__Directions for this task__: Whenever a line carries the word "arrival", pull it out of the entries.

__Data under study__:
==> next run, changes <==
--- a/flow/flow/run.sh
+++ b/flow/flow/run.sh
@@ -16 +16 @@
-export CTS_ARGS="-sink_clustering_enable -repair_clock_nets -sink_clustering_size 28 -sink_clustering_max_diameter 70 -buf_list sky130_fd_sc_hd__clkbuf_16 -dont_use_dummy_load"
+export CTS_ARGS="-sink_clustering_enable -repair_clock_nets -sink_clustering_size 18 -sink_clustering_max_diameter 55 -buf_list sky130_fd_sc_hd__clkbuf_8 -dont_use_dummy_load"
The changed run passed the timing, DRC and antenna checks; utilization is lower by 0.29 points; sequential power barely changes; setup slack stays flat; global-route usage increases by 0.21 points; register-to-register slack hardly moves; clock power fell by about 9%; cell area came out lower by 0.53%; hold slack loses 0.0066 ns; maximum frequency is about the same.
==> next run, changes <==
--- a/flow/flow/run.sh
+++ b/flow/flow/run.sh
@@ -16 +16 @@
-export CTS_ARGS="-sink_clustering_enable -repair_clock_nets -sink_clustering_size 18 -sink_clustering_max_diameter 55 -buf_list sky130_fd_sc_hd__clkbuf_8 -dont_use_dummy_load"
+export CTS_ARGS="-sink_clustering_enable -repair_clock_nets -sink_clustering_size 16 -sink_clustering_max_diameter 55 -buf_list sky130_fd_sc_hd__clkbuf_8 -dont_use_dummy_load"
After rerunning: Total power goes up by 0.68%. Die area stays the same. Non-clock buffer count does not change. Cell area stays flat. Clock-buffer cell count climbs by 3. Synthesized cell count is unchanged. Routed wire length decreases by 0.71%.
From an optimization exercise on the open Yosys and OpenROAD flow, aimed at small area, a short achievable clock period and few clock cycles per item; shortcuts taken in it are not production practice. The RTL was checked by simulation tests, not by an equivalence proof against the original design. Power figures rest on the tool's default switching activity, not on a simulated workload.

Setup of the baseline:
Design TripleDesTop, start of the top module:
module TripleDesTop
(
  input logic HCLK,
  input logic HRESET,
  input logic HSEL,
  input logic [31:0] HADDR,
  input logic [1:0] HTRANS,
  input logic HWRITE,
  input logic [2:0] HSIZE,
  input logic [2:0] HBURST,
  input logic HMASTLOCK,
  input logic HREADY,
  input logic [63:0] HWDATA,
  output logic [63:0] HRDATA,
  output logic HREADYOUT,
  output logic HRESP
);
For scale: about 6,100 cells after synthesis, about 670 flip-flops, ~43,000 um2 of cells after synthesis.
Settings: LEC_CHECK=0, ABC_AREA=1, CAP_MARGIN=20, CORE_MARGIN=2, CORE_UTILIZATION=30, CTS_BUF_LIST=sky130_fd_sc_hd__clkbuf_8, SETUP_SLACK_MARGIN=4, SLEW_MARGIN=20; clock period 7.0 ns.
run.sh (not shown) runs the stock make flow with config.mk's settings and CLKGATE_MAP_FILE= SYNTH_SCRIPT=/design/flow/synth_recipe.tcl, a recipe that flattens the netlist after the stock synthesis.
The baseline ended with every stage complete and zero timing, DRC or antenna violations.
Testbench counts of the baseline, summed over its fixed seeds: cycles 8,400, items 320.
Background: an optimization exercise with open tools, aiming at small area and few clock cycles. Do not read the settings as production practice.
At most, simulation tests tie the RTL to the original design; equivalence was not proved.
Power and IR drop assume default switching activity.

==> flow/design.v <==
`timescale 1ns/1ps
`timescale 1ns/1ps
`timescale 1ns/1ps
`timescale 1ns/1ps
`timescale 1ns/1ps
`timescale 1ns/1ps
module axi_wr_top
(
    input  logic        clk,
    input  logic        rst_n,
    input  logic [3:0]  aw_id,
    input  logic [15:0] aw_addr,
    input  logic [7:0]  aw_len,
    input  logic [2:0]  aw_size,
    input  logic [1:0]  aw_burst,
    input  logic        aw_valid,
    output logic        aw_ready,
    input  logic [31:0] w_data,
    input  logic [3:0]  w_strb,
    input  logic        w_last,
    input  logic        w_valid,
    output logic        w_ready,
    output logic [3:0]  b_id,
    output logic [1:0]  b_resp,
    output logic        b_valid,
    input  logic        b_ready,
    output logic [3:0]  mem_id,
    output logic [15:0] mem_addr,
    output logic [31:0] mem_data,
    output logic [3:0]  mem_strb,
    output logic        mem_last,
    output logic        mem_boundary_err,
    output logic        mem_we,
    input  logic        mem_credit
);
    logic        d_valid;
    logic [3:0]  d_id;
    logic [15:0] d_addr;      
    logic [2:0]  d_size;
    logic        d_fixed;
    logic        d_berr;      
    logic [2:0]  credits;
    logic        bv;
    logic [3:0]  bid;
    logic        bslv;
    logic        credit_ok, b_free, beat, burst_done, aw_fire;
    logic [11:0] base, step;
    logic [12:0] sum;
    assign credit_ok  = (credits != 3'd0) || mem_credit;
    assign b_free     = !bv || b_ready;
    assign beat       = d_valid && w_valid && credit_ok && (!w_last || b_free);
    assign burst_done = beat && w_last;
    assign aw_ready   = !d_valid || burst_done;
    assign aw_fire    = aw_valid && aw_ready;
    assign w_ready    = beat;
    assign mem_we     = beat;
    assign base = d_addr[11:0] & (12'hfff << d_size);
    assign sum  = d_fixed ? {1'b0, base} : ({1'b0, d_addr[11:0] | ~(12'hfff << d_size)} + 13'd1);
    always_ff @(posedge clk) begin
        if (aw_fire) begin
            d_id    <= aw_id;
            d_addr  <= aw_addr;
            d_size  <= aw_size;
            d_fixed <= (aw_burst == 2'b00);
            d_berr  <= 1'b0;
        end else if (beat) begin
            d_addr[11:0] <= sum[12] ? base : sum[11:0];
            d_berr       <= sum[12];
        end
        if (burst_done) begin
            bid  <= d_id;
            bslv <= (d_size > 3'd2);
        end
    end
    always_ff @(posedge clk or negedge rst_n) begin
        if (!rst_n) begin
            d_valid <= 1'b0;
            credits <= 3'd4;
            bv      <= 1'b0;
        end else begin
            if (aw_fire)
                d_valid <= 1'b1;
            else if (burst_done)
                d_valid <= 1'b0;
            credits <= credits - {2'b0, beat} + {2'b0, mem_credit};
            if (burst_done)
                bv <= 1'b1;
            else if (b_ready)
                bv <= 1'b0;
        end
    end
    assign mem_id           = d_id;
    assign mem_addr         = d_addr;
    assign mem_data         = w_data;
    assign mem_strb         = w_strb;
    assign mem_last         = w_last;
    assign mem_boundary_err = d_berr;
    assign b_valid          = bv;
    assign b_id             = bid;
    assign b_resp           = {bslv, 1'b0};
endmodule
Background: an optimization exercise with open tools, aiming at a short achievable clock period and few clock cycles. Do not read the settings as production practice.
Function was not checked in any run shown here: the RTL went through the layout flow alone.
No activity file was given, so power comes from the tool's default toggle rates.

### config.mk
export PLATFORM = sky130hd
export DESIGN_NAME = riscv_cpu
export DESIGN_NICKNAME = riscv_cpu
export VERILOG_FILES = /design/flow/design.v
export SDC_FILE = /design/flow/constraint.sdc
export NUM_CORES = 4
export LEC_CHECK = 0
export ABC_CLOCK_PERIOD_IN_PS = 2500
export CAP_MARGIN = 20
export CORE_MARGIN = 2
export CORE_UTILIZATION = 40
export PLACE_DENSITY = 0.6
export SETUP_SLACK_MARGIN = 4.5
export SLEW_MARGIN = 20
export TNS_END_PERCENT = 5
### design.v
package riscv_pkg;
endpackage
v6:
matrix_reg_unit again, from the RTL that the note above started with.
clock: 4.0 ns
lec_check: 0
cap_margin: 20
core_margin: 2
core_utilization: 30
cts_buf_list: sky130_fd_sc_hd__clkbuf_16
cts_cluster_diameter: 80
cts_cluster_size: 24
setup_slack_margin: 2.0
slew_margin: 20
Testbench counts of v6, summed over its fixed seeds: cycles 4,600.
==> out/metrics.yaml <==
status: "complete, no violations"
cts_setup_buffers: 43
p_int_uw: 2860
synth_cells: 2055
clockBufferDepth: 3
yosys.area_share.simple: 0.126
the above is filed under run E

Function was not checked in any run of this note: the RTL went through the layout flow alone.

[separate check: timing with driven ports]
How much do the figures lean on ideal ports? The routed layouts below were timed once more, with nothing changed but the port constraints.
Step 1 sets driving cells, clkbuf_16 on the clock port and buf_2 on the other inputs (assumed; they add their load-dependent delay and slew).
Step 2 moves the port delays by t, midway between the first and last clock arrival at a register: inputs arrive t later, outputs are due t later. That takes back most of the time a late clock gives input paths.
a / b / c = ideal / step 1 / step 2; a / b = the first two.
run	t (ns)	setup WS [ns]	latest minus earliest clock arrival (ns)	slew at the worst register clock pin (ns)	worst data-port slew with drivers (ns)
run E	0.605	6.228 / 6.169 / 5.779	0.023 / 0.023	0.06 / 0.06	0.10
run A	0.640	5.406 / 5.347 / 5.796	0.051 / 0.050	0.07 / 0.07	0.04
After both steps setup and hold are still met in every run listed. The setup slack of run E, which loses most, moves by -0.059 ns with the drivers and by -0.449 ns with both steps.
What follows belongs to an exercise in optimizing a design on an open flow for small area, a short achievable clock period and few clock cycles per item; a production flow would make more cautious choices. Function was checked by simulation only, so behaviour that the tests miss may differ from the original. Power and IR drop assume default switching activity.

$ cat flow/config.mk
export PLATFORM = sky130hd
export DESIGN_NAME = earliest_free_server_assigner_core
export DESIGN_NICKNAME = earliest_free_server_assigner_core
export VERILOG_FILES = /design/flow/design.v
export SDC_FILE = /design/flow/constraint.sdc
export NUM_CORES = 4
export LEC_CHECK = 0
export CAP_MARGIN = 20
export CORE_MARGIN = 2
export CORE_UTILIZATION = 35
export PLACE_DENSITY = 0.45
export SLEW_MARGIN = 20
$ cat flow/constraint.sdc
create_clock -name core_clock -period 5.0 [get_ports {clk}]
set_input_delay 1.0000 -clock core_clock [delete_from_list [all_inputs] [get_ports {clk}]]
set_output_delay 1.0000 -clock core_clock [all_outputs]
set_load 0.01 [all_outputs]
$ cat flow/design.v
package efsa_pkg;
  localparam int MAX_SERVERS_DEF = 64;
  localparam int CFG_W           = 7;
  localparam int DUR_W           = 16;
  localparam int TIME_W          = 32;
  localparam int OUT_W           = 7;
  localparam int IDX_W           = 6;
endpackage
module efsa_ctrl (
  input  logic                       clk,
  input  logic                       rst_n,
  input  logic                       start,
  input  logic                       in_has_job,
  input  logic [efsa_pkg::DUR_W-1:0] in_duration,
  input  logic                       in_last,
  input  logic                       cfg_we,
  input  logic [efsa_pkg::CFG_W-1:0] cfg_wdata,
  output logic                       busy,
  output logic                       op,      
  output logic                       rs,      
  output logic                       rs_go,   
  output logic [efsa_pkg::IDX_W:0]   rs_u,    
  output logic [efsa_pkg::DUR_W-1:0] dn,      
  output logic [efsa_pkg::IDX_W-1:0] kl,      
  output logic [efsa_pkg::IDX_W-1:0] kl_nxt,  
  output logic                       rs_nxt,  
  output logic                       job,     
  output logic                       fin,     
  output logic                       clr      
);
  localparam int IDX_W = efsa_pkg::IDX_W;
  localparam int NS    = efsa_pkg::MAX_SERVERS_DEF;
  logic                       p_valid, p_job, p_last;
  logic [efsa_pkg::DUR_W-1:0] p_dur;
  logic                       rs_r, dirty_r, rs_end;
  logic                       rs_end_r;
  logic [IDX_W:0]             rs_cnt;
  logic [IDX_W-1:0]           kl_r, kl_new;
  logic                       acc, proc, cfg_ok;
  assign busy   = rs_r | (p_valid & p_last);
  assign acc    = start & ~busy;
  assign cfg_ok = cfg_we & ~busy;
  assign proc   = p_valid & ~rs_r;
  assign job    = proc & p_job;
  assign fin    = proc & p_last;
  assign op     = job | rs_r;
  assign rs     = rs_r;
  assign rs_u   = rs_cnt;
  assign kl     = kl_r;
  assign kl_nxt = cfg_ok ? kl_new : kl_r;
  assign clr    = ~rst_n | fin;
  assign rs_end = rs_end_r;
  assign rs_go  = ~rs_r & cfg_ok & ~fin & (dirty_r | job);
  assign rs_nxt = rst_n & ((rs_r & ~rs_end) | rs_go);
  assign dn     = rs_nxt ? '0 : (acc ? in_duration : p_dur);
  always_comb begin
    if (cfg_wdata == '0) begin
      kl_new = '0;
    end else if (cfg_wdata > efsa_pkg::CFG_W'(NS)) begin
      kl_new = IDX_W'(NS - 1);
    end else begin
      kl_new = IDX_W'(cfg_wdata - 1'b1);
    end
  end
  always_ff @(posedge clk) begin
    if (!rst_n) begin
      p_valid <= 1'b0;
      dirty_r <= 1'b0;
      kl_r    <= '0;
    end else begin
      if (acc) begin
        p_valid <= 1'b1;
      end else if (proc) begin
        p_valid <= 1'b0;
      end
      kl_r    <= kl_nxt;
      dirty_r <= ~fin & (dirty_r | job);
    end
    rs_r <= rs_nxt;
  end
  always_ff @(posedge clk) begin
    if (acc) begin
      p_job  <= in_has_job;
      p_last <= in_last;
      p_dur  <= in_duration;
    end
    if (rs_r) begin
      rs_cnt   <= rs_cnt - 1'b1;
      rs_end_r <= rs_cnt == (IDX_W + 1)'(2);
    end else begin
      rs_cnt   <= (IDX_W + 1)'(NS);
      rs_end_r <= 1'b0;
    end
  end
endmodule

__Your solution__:
Step 2 moves the port delays by t, midway between the first and last clock arrival at a register: inputs arrive t later, outputs are due t later. That takes back most of the time a late clock gives input paths.
run	t (ns)	setup WS [ns]	latest minus earliest clock arrival (ns)	slew at the worst register clock pin (ns)	worst data-port slew with drivers (ns)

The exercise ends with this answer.